» Task details: When the line containing "export SYNTH_ARGS = -nofsm -noshare" appears in the data below, begin copying there and stop only after the line containing "2-to-1 mux 10".
Top of Material for this exercise
### src/rtl/wdog_pkg.sv
`timescale 1ns/1ps
package wdog_pkg;
    localparam int WD_TSEL_W   = 2;
    localparam int WD_NUM_TAPS = 1 << WD_TSEL_W;

    // Exponent of the period selected by tap index sel.
    function automatic int tap_exp(input int base, input int step, input int sel);
        return base + step * sel;
    endfunction
endpackage

### src/rtl/wdog_tap_cmp.sv
`timescale 1ns/1ps
module wdog_tap_cmp
    import wdog_pkg::*;
#(
    parameter int TAP_BASE = 4,
    parameter int TAP_STEP = 2,
    parameter int CNT_W    = TAP_BASE + TAP_STEP * (WD_NUM_TAPS - 1)
) (
    input  logic [CNT_W-1:0]     cnt,
    input  logic [WD_TSEL_W-1:0] tsel,
    output logic                 expired
);
    logic [WD_NUM_TAPS-1:0] hit;

    // One comparator per tap. ">=" lets a shrunk period expire at once.
    for (genvar i = 0; i < WD_NUM_TAPS; i++) begin : g_tap
        localparam logic [CNT_W-1:0] LAST =
            CNT_W'((64'd1 << tap_exp(TAP_BASE, TAP_STEP, i)) - 64'd1);
        assign hit[i] = (cnt >= LAST);
    end

    assign expired = hit[tsel];
endmodule

### src/rtl/wdog_grace_cmp.sv
`timescale 1ns/1ps
module wdog_grace_cmp #(
    parameter int GRACE = 512,
    parameter int GR_W  = (GRACE > 1) ? $clog2(GRACE) : 1
) (
    input  logic [GR_W-1:0] cnt,
    output logic            done
);
    localparam logic [GR_W-1:0] GR_LAST = GR_W'(GRACE - 1);

    assign done = (cnt == GR_LAST);
endmodule

### src/rtl/wdog_twostage.sv
`timescale 1ns/1ps
module wdog_twostage
    import wdog_pkg::*;
#(
    parameter int TAP_BASE = 4,
    parameter int TAP_STEP = 2,
    parameter int GRACE    = 512
) (
    input  logic                 clk,
    input  logic                 rst_n,
    input  logic                 tick_en,
    input  logic                 wd_en,
    input  logic                 irq_en,
    input  logic                 kick,
    input  logic [WD_TSEL_W-1:0] tsel,
    output logic                 irq,
    output logic                 wd_rst
);
    localparam int CNT_W = TAP_BASE + TAP_STEP * (WD_NUM_TAPS - 1);
    localparam int GR_W  = (GRACE > 1) ? $clog2(GRACE) : 1;

    typedef struct packed {
        logic [CNT_W-1:0] cnt;
        logic [GR_W-1:0]  grace;
        logic             flag;
        logic             rst;
    } wd_state_t;

    wd_state_t s_d, s_q;
    logic      expired;
    logic      grace_done;

    wdog_tap_cmp #(
        .TAP_BASE (TAP_BASE),
        .TAP_STEP (TAP_STEP),
        .CNT_W    (CNT_W)
    ) u_tap (
        .cnt     (s_q.cnt),
        .tsel    (tsel),
        .expired (expired)
    );

    wdog_grace_cmp #(
        .GRACE (GRACE),
        .GR_W  (GR_W)
    ) u_grace (
        .cnt  (s_q.grace),
        .done (grace_done)
    );

    always_comb begin
        s_d     = s_q;
        s_d.rst = 1'b0;
        if (tick_en) begin
            if (kick || !wd_en) begin
                s_d.cnt   = '0;
                s_d.grace = '0;
                s_d.flag  = 1'b0;
            end else if (!s_q.flag) begin
                if (expired) begin
                    s_d.flag  = 1'b1;
                    s_d.cnt   = '0;
                    s_d.grace = '0;
                end else begin
                    s_d.cnt = s_q.cnt + CNT_W'(1);
                end
            end else if (grace_done) begin
                s_d.rst   = 1'b1;
                s_d.flag  = 1'b0;
                s_d.cnt   = '0;
                s_d.grace = '0;
            end else begin
                s_d.grace = s_q.grace + GR_W'(1);
            end
        end
    end

    always_ff @(posedge clk or negedge rst_n) begin
        if (!rst_n) begin
            s_q <= '0;
        end else begin
            s_q <= s_d;
        end
    end

    assign irq    = s_q.flag & irq_en;
    assign wd_rst = s_q.rst;
endmodule

### config.mk
export PLATFORM = sky130hd
export DESIGN_NAME = wdog_twostage
export DESIGN_NICKNAME = d
export VERILOG_FILES = /design/src/rtl/wdog_pkg.sv /design/src/rtl/wdog_tap_cmp.sv /design/src/rtl/wdog_grace_cmp.sv /design/src/rtl/wdog_twostage.sv
export SDC_FILE = /design/constraint.sdc
export NUM_CORES = 1
export LEC_CHECK = 0
export BUFFER_PORTS_ARGS = -buffer_cell sky130_fd_sc_hd__buf_2
export CAP_MARGIN = 25
export CORE_ASPECT_RATIO = 0.6
export CORE_MARGIN = 3
export CORE_UTILIZATION = 25
export CTS_BUF_LIST = sky130_fd_sc_hd__clkbuf_8
export DETAILED_ROUTE_END_ITERATION = 8
export PLACE_DENSITY = 0.38
export SYNTH_ARGS = -nofsm -noshare
export SYNTH_HDL_FRONTEND = slang
export SYNTH_SLANG_ARGS = --single-unit
### constraint.sdc
create_clock -name clk -period 2.7 [get_ports clk]
set_input_delay 0.27 -clock clk [delete_from_list [all_inputs] [get_ports clk]]
set_output_delay 0.27 -clock clk [all_outputs]
set_load 0.01 [all_outputs]
# Word level (Yosys, flattened, before mapping)
# Index checks and enable logic that the tools add are counted.
# word_totals
regBits	21
output_inout_bits	2
# op_classes
order_cmp	5
n_eq_ne	2
addsub	2
reduce_logical	5
bitwise	1
mux	12
# ops
cell	n
2-to-1 mux 20 bit	2
2-to-1 mux 10 bit	3
adder 10 x 1 -> 10 bit, second input constant	1
>= comparator 10 bit, second input constant	1
>= comparator 10 x 4 -> 1 bit, second input constant	1
>= comparator 10 x 6 -> 1 bit, second input constant	1
>= comparator 10 x 8 -> 1 bit, second input constant	1
adder 9 x 1 -> 9 bit, second input constant	1
equality test 9 bit, second input constant	1
2-to-1 mux 9 bit	1
2-to-1 mux 1 bit	4
AND reduction 2 bit	2
less-than comparator 2 x 3 -> 1 bit, second input constant	1
inequality test 3 x 1 -> 1 bit, second input constant	1
nonzero test 3 bit	1
binary-select mux 1 bit (select 2 bit)	1
2-to-1 mux 2 bit	1
bitwise AND 1 bit	1
logical NOT 1 bit	1
logical OR 1 bit	1

# Depth between registers and ports, before layout
# Gate-level depths: netlist (run 1).
# logic_depth
word_depth	6
mapped_depth	12
ltp_nobuf	10

# Modules after synthesis
# Synthesis (run 1) repeated with hierarchy kept, for this count alone.
# hier_totals
cells_unflattened	144
hier_area_um2	1265.0
# modules_own_cells
module	area_each_um2	cells_each	seq_area_each_um2	n_inst
wdog_twostage	1156.1	127	525.5	1
wdog_tap_cmp	83.8	13	0.0	1
wdog_grace_cmp	25.0	4	0.0	1

# Worst setup path before layout (run 1)
# OpenSTA, ideal clock, no wires.
# synth_path
kind	reg-to-reg
from	register s_q[2] in the netlist's numbering
to	register s_q[15] in the netlist's numbering
arrival_ns	2.067
path_stages_with_launch	13
required_time_ns	2.574
path_slack_ns	0.508
path_cell_list	dfrtp_1 -> ha_1 -> nand3_1 -> nor2_1 -> and3_1 -> ha_1 -> nand4bb_1 -> buf_4 -> and2_1 -> buf_2 -> a21o_1 -> nand2_1 -> a21oi_1
# synth_between
elab_chain_len	3
# synth_rtl
item	line	rtl
start: declaration	wdog_twostage.sv:29	wd_state_t s_d, s_q;
start signal: assignment	wdog_twostage.sv:80	s_q <= '0;
start signal: assignment	wdog_twostage.sv:82	s_q <= s_d;
equality test 9 bit	wdog_grace_cmp.sv:11	assign done = (cnt == GR_LAST);
inequality test 3 x 1 -> 1 bit (no source line)	--	
AND reduction 2 bit (no source line)	--	
# Every way passes these cells.
# A chain may end at the register's enable or synchronous reset.

# Worst setup path in the final report (run 1)
# layout_path
from	register s_q[2] in the netlist's numbering
to	register s_q[20] in the netlist's numbering
# The elaborated chain is that of the path after synthesis.

==> results_dict.tcl, run 1 <==
set metrics [dict create \
    final_cell_mix "dfrtp_1, nand2_1, buf_2, a21oi_1, nand3_1" \
    start_kind "flip-flop" \
    setup_tns_ps 0 \
    dr.pass1.iters 4 \
    final_cells 205 \
    dp_slack_ps 242 \
    crit_top_cell "ha_1" \
    synth_top_cell_by_area "dfrtp_1" \
    worst_slew_pin_slew_ps 501 \
    avgSynthCellArea_um2 9.87 \
    postRouteWirelength_um 2970 \
    p_clk_share_pct 35.3 \
    busiest_layer "met1" \
    fmax_mhz 426 \
    finalCritPeriodShare_pct 87.0 \
    worst_slack_ps 351 \
    drive_gt1_share_pct 21.1 \
    grt_use_met1_pct 16.3 \
    ctsLongestPathBuffers 2 \
    grt_pass1_vias 979 \
    critPathTopFamily "simple AND/OR/NAND/NOR gates" \
    grtUsageMet3_pct 3.12 \
    p_seq_share_pct 56.4 \
    vdd_drop_max_uv 168 \
    p_comb_share_pct 8.4 \
    outcome "finished, final reports clean" \
    synthTopCellsByArea "dfrtp_1, nand2_1, o2bb2ai_1" \
    gp_congestion 0.737 \
    synth_fp_nets 143 \
    drt_iter0_markers 51 \
    setup_viol 0 \
    cp_cell_sequence "ha_1, nand3_1, nor2_1, and3_1, ha_1, nand4bb_1, nand2_4, nor4_1, xnor2_1, a21oi_1" \
    cts_setup_buffers 0 \
    crit_arrival_ps 2480 \
    htree_levels 1 \
    drc 0 \
    max_stage_delay_ps 390 \
    final_common_cell "dfrtp_1" \
    p_int_mw 0.435 \
    fin_nets 154 \
    dieWidth_um 99.2 \
    io_pins 10 \
    p_sw_share_pct 23.6 \
    dp_hpwl_um 2240 \
    reg2reg_slack_ps 350 \
    crit_slowest_cell "dfrtp_1" \
    grt_pass1_wl_um 5020 \
    cts.clk_slew.worst_paths_ps 70 \
    synth_edf_count 0 \
    multi_input_area_um2 721 \
    grt.met2_usage_pct 14.2 \
    synth-main-ff-cell "dfrtp_1" \
    crit_buf_inv 0 \
    layout_min_cycle_time_ps 2350 \
    final_max_slew_viol_count 0 \
    tritoncts_num_sinks 21 \
    ys_seq_area_share_pct 40.3 \
    required_ps 2830 \
    worstSetupPathType "flip-flop to flip-flop" \
    antenna_found_initial 0 \
    seq_area_um2 526 \
    syn_area_um2 1300 \
    initial_utilization_pct 27.1 \
    syn_inst 132 \
    yosys_warnings 0 \
    wl_per_cell_um 14.5 \
    antenna_cells 0 \
    coreArea_um2 4800 \
    synth_top_area_share_pct 40.3 \
    async_flop_share_pct 100 \
    worst_setup_path_end_kind "flip-flop" \
    synthDistinctLibCells 48 \
    fin_skew_ps 2.30 \
    dp.cells 200 \
    p_sw_mw 0.134 \
    grt_max_degree 22 \
    cap_violations 0 \
    clk_latency_ps 260 \
    fillers 510 \
    rsz0062_at_grt "false" \
    ys_ff_latch 21 \
    die-area_um2 6140 \
    maxSlewHeadroom_pct 66.6 \
    overflow 0 \
    fp-row-count 19 \
    critPathMaxFanout 7 \
    hp-class "input port to flip-flop" \
    leakagePower_nw 0.608 \
    grt_usage_pct 10.5 \
    chipHeight_um 61.9 \
    ctsRootBufferMaster "clkbuf_8" \
    io_buffers 9 \
    via_per_inst 4.91 \
    pwr_density_cell_nw_per_um2 392 \
    syn_to_final_growth_pct 11.4 \
    hold_viol 0 \
    via_count 1007 \
    cts_tree "built" \
    cts_buffers 3 \
    ant_nets 0 \
]
==> power groups by stage <==
stage	clock network (mW)	logic (mW)	registers, mW
after floorplan	0	0.0263	0.326
after global placement	0	0.0469	0.327
after detailed placement	0	0.0473	0.327
after CTS	0.215	0.0486	0.321
after global routing	0.229	0.0542	0.322
final	0.201	0.0476	0.321
==> tightest hold or removal path: stages <==
cell     delay, ps
buf_2           90
nor2b_1        100
nand4_1        110
o21ai_1         60
==> registers in the layout, indices dropped and copies added, names as in the netlist <==
name / cells
s_q: 20
wd_rst: 1
==> cell families (layout without fill, tap and decap cells) <==
logic type | Yosys count | after routing | share of synthesized area, %
xor+xnor | 2 | 2 | 1.35
fa+ha+maj | 3 | 3 | 2.88
compound gates | 39 | 39 | 24.4
mux | 3 | 3 | 2.50
simple gates | 54 | 54 | 24.1
flops | 21 | 21 | 40.3
buf+inv | 10 | 20 | 4.42
==> through the flow <==
stage                     instance area (µm²)  total power, mW  hold WS (ps)  utilization, %
final                                    1450            0.569           409            30.2
after global routing                     1450            0.605           439            30.2
after CTS                                1450            0.584           405            30.2
after detailed placement                 1400            0.375           276            29.1
after global placement                   1400            0.374           278            29.1
after floorplan                          1300            0.353         -25.6               -
==> repair_timing <==
item | in CTS | in global routing
setup endpoints to repair | 0 | 1
hold buffers | 1 | 0
resized for setup | 0 | 1
endpoints found under the hold margin | 21 | 0
==> Yosys cell counts (all sizes together) (3+ instances only) <==
master / count
nand4: 5
nand3: 9
dfrtp: 21
nand2: 19
buf: 4
and3: 3
o2bb2ai: 6
nor2: 4
ha: 3
a21oi: 8
o21ai: 8
inv: 5
==> layer usage <==
metal / up-vias / routed length [µm]
met4: 0 / 26
met2: 15 / 1090
li1: 515 / -
met5: - / 0
met3: 2 / 98
met1: 475 / 1760
==> final timing paths <==
path | startpoint | to | cells past startpoint
worst min register to register | s_q[12]$_DFFE_PN0P_ | s_q[12]$_DFFE_PN0P_ | 2
max in group asynchronous | rst_n | s_q[16]$_DFFE_PN0P_ | 2
min in group asynchronous | rst_n | wd_rst$_DFF_PN0_ | 2
worst max-delay path | s_q[2]$_DFFE_PN0P_ | s_q[20]$_DFFE_PN0P_ | 10
worst min-delay path | kick | s_q[10]$_DFFE_PN0P_ | 4
worst max register to register | s_q[2]$_DFFE_PN0P_ | s_q[20]$_DFFE_PN0P_ | 10
==> layout make-up <==
class	instances	area share (%)
Sequential cell	21	36.2
Tap cell	63	5.43
Clock inverter	1	0.259
Timing Repair Buffer	11	4.31
Clock buffer	3	2.84
Multi-Input combinational cell	101	49.7
Inverter	5	1.29
Note: power is estimated with default switching activity, not from simulation.
==> inputs of run 2 (changes only) <==
--- a/config.mk
+++ b/config.mk
@@ -5,7 +5,7 @@
 export SDC_FILE = /design/constraint.sdc
 export NUM_CORES = 1
 export LEC_CHECK = 0
-export BUFFER_PORTS_ARGS = -buffer_cell sky130_fd_sc_hd__buf_2
+export BUFFER_PORTS_ARGS = -buffer_cell sky130_fd_sc_hd__clkbuf_2
 export CAP_MARGIN = 25
 export CORE_ASPECT_RATIO = 0.6
 export CORE_MARGIN = 3
==> results_dict.tcl, run 2 (synthesis results as in run 1) <==
set metrics [dict create \
    outcome "finished with violations" \
    violations "hold timing" \
    crit_arrival_ps 2470 \
    critPathMaxFanout 7 \
    start_kind "flip-flop" \
    io_pins 10 \
    top_register "s_q" \
    pwr_density_cell_nw_per_um2 395 \
    fp-row-count 19 \
    antenna_found_initial 0 \
    gp_congestion 0.737 \
    dr.pass1.iters 4 \
    hold_viol 21 \
    ctsRootBufferMaster "clkbuf_8" \
    place_area_um2 1400 \
    worstSetupPathType "flip-flop to flip-flop" \
    finalInstanceArea_um2 1440 \
    coreArea_um2 4800 \
    tritoncts_num_sinks 21 \
    leakagePower_nw 0.604 \
    clk_latency_ps 260 \
    hp-class "input port to async pin" \
    crit_buf_inv 0 \
    wl_per_cell_um 14.4 \
    antenna_cells 0 \
    worst_slew_pin_slew_ps 564 \
    setup_tns_ps 0 \
    via_per_inst 4.98 \
    fmax_mhz 429 \
    cts_tree "built" \
    postRouteWirelength_um 2950 \
    vdd_drop_max_uv 166 \
    crit_top_cell "ha_1" \
    drt_iter0_markers 66 \
    chipHeight_um 61.9 \
    htree_levels 1 \
    reg2reg_depth 10 \
    io_buffers 9 \
    dieWidth_um 99.2 \
    setup_viol 0 \
    cp_cell_sequence "ha_1, nand3_1, nor2_1, and3_1, ha_1, nand4bb_1, nand2_4, nor4_1, xnor2_1, a21oi_1" \
    rsz0062_at_grt "false" \
    dp_hpwl_um 2230 \
    drive_gt1_share_pct 21.3 \
    initial_utilization_pct 27.1 \
    required_ps 2830 \
    cap_violations 0 \
    timing.rr.end "s_q[20]$_DFFE_PN0P_" \
    fin_skew_ps 7.69 \
    worst_setup_path_end_kind "flip-flop" \
    cts.clk_slew.worst_paths_ps 80 \
    grt_usage_pct 10.7 \
    final_max_slew_viol_count 0 \
    critPathTopFamily "simple AND/OR/NAND/NOR gates" \
    via_count 1016 \
    crit_slowest_cell "dfrtp_1" \
    cts_buffers 3 \
    hold_ws_ps -17.8 \
    layout_min_cycle_time_ps 2330 \
    final_common_cell "dfrtp_1" \
    grt_max_degree 22 \
    die-area_um2 6140 \
    timing.rr.start "s_q[2]$_DFFE_PN0P_" \
    final_cell_mix "dfrtp_1, nand2_1, clkbuf_2, a21oi_1, nand3_1" \
    max_stage_delay_ps 390 \
    ant_nets 0 \
    reg2reg_slack_ps 370 \
    fin_total_pwr_mw 0.569 \
    drc 0 \
    fin_nets 153 \
    largest_reg_flops 20 \
    finalCritPeriodShare_pct 86.4 \
    grt_pass1_vias 967 \
    ctsLongestPathBuffers 2 \
    overflow 0 \
    cts_setup_buffers 0 \
    syn_to_final_growth_pct 10.7 \
    grt_pass1_wl_um 5100 \
    maxSlewHeadroom_pct 62.4 \
]
## run 2: cell count changes in the layout (fill, tap and decap cells not counted)
cell	before	now
dlygate4sd3_1	1	0
clkbuf_2	0	9
buf_2	9	0
## run 2: area by class of cell
type / count / area (µm²)
clock inverters: 1 / 3.75
repair buffers: 10 / 52.6
clock buffers: 3 / 41.3
flip-flops and latches: 21 / 526
multi-input cells: 101 / 721
fillers: 493 / 3360
inverters: 5 / 18.8
well taps: 63 / 78.8
## run 2: worst register-to-register path, cell delays in order, from the launching register on
cell       delay, ps
dfrtp_1          390
ha_1             200
nand3_1          130
nor2_1           200
and3_1           190
ha_1             180
nand4bb_1        230
nand2_4          120
nor4_1           350
xnor2_1          160
a21oi_1           60
## run 2: how the worst max path moves through the flow
stage	start	to	slack (ps)	cells after the start
floorplan	s_q[2]$_DFFE_PN0P_	s_q[15]$_DFFE_PN0P_	510	12
global placement	s_q[2]$_DFFE_PN0P_	s_q[17]$_DFFE_PN0P_	320	9
detailed placement	s_q[2]$_DFFE_PN0P_	s_q[17]$_DFFE_PN0P_	240	9
CTS	s_q[2]$_DFFE_PN0P_	s_q[17]$_DFFE_PN0P_	210	9
global route	s_q[2]$_DFFE_PN0P_	s_q[17]$_DFFE_PN0P_	160	9
finish	s_q[2]$_DFFE_PN0P_	s_q[20]$_DFFE_PN0P_	370	10
## run 2: through the flow
step	hold WS (ps)	setup slack, ps	util (%)	cells
final	-17.8	368	30.0	204
after global routing	33.8	161	30.0	204
after CTS	4.24	206	30.0	204
after detailed placement	296	241	29.1	200
after global placement	296	320	29.1	200
after floorplan	-25.6	508	-	132
## run 2: metal layers
metal / global-route usage (%) / vias up / share of wire, %
met4: 1.75 / 0 / 0.71
met3: 2.79 / 2 / 4.7
met5: 0 / - / 0
met1: 16.7 / 473 / 55
li1: - / 518 / -
met2: 14.8 / 23 / 39
## run 2: power breakdown
group / internal (mW) / total [mW] / switching [mW] / leakage (nW)
sequential: 0.318 / 0.321 / 0.00351 / 0.292
combinational: 0.0151 / 0.0459 / 0.0308 / 0.284
clock: 0.101 / 0.202 / 0.101 / 0.0269
## run 2: repair_timing
item / in CTS / in global routing
hold buffers: 0 / 0
gates resized for setup: 0 / 1
hold endpoints to repair: 0 / 0
endpoints found under the setup margin: 0 / 1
Bottom of Material for this exercise
» Response to the task:
export SYNTH_ARGS = -nofsm -noshare
export SYNTH_HDL_FRONTEND = slang
export SYNTH_SLANG_ARGS = --single-unit
### constraint.sdc
create_clock -name clk -period 2.7 [get_ports clk]
set_input_delay 0.27 -clock clk [delete_from_list [all_inputs] [get_ports clk]]
set_output_delay 0.27 -clock clk [all_outputs]
set_load 0.01 [all_outputs]
# Word level (Yosys, flattened, before mapping)
# Index checks and enable logic that the tools add are counted.
# word_totals
regBits	21
output_inout_bits	2
# op_classes
order_cmp	5
n_eq_ne	2
addsub	2
reduce_logical	5
bitwise	1
mux	12
# ops
cell	n
2-to-1 mux 20 bit	2
2-to-1 mux 10 bit	3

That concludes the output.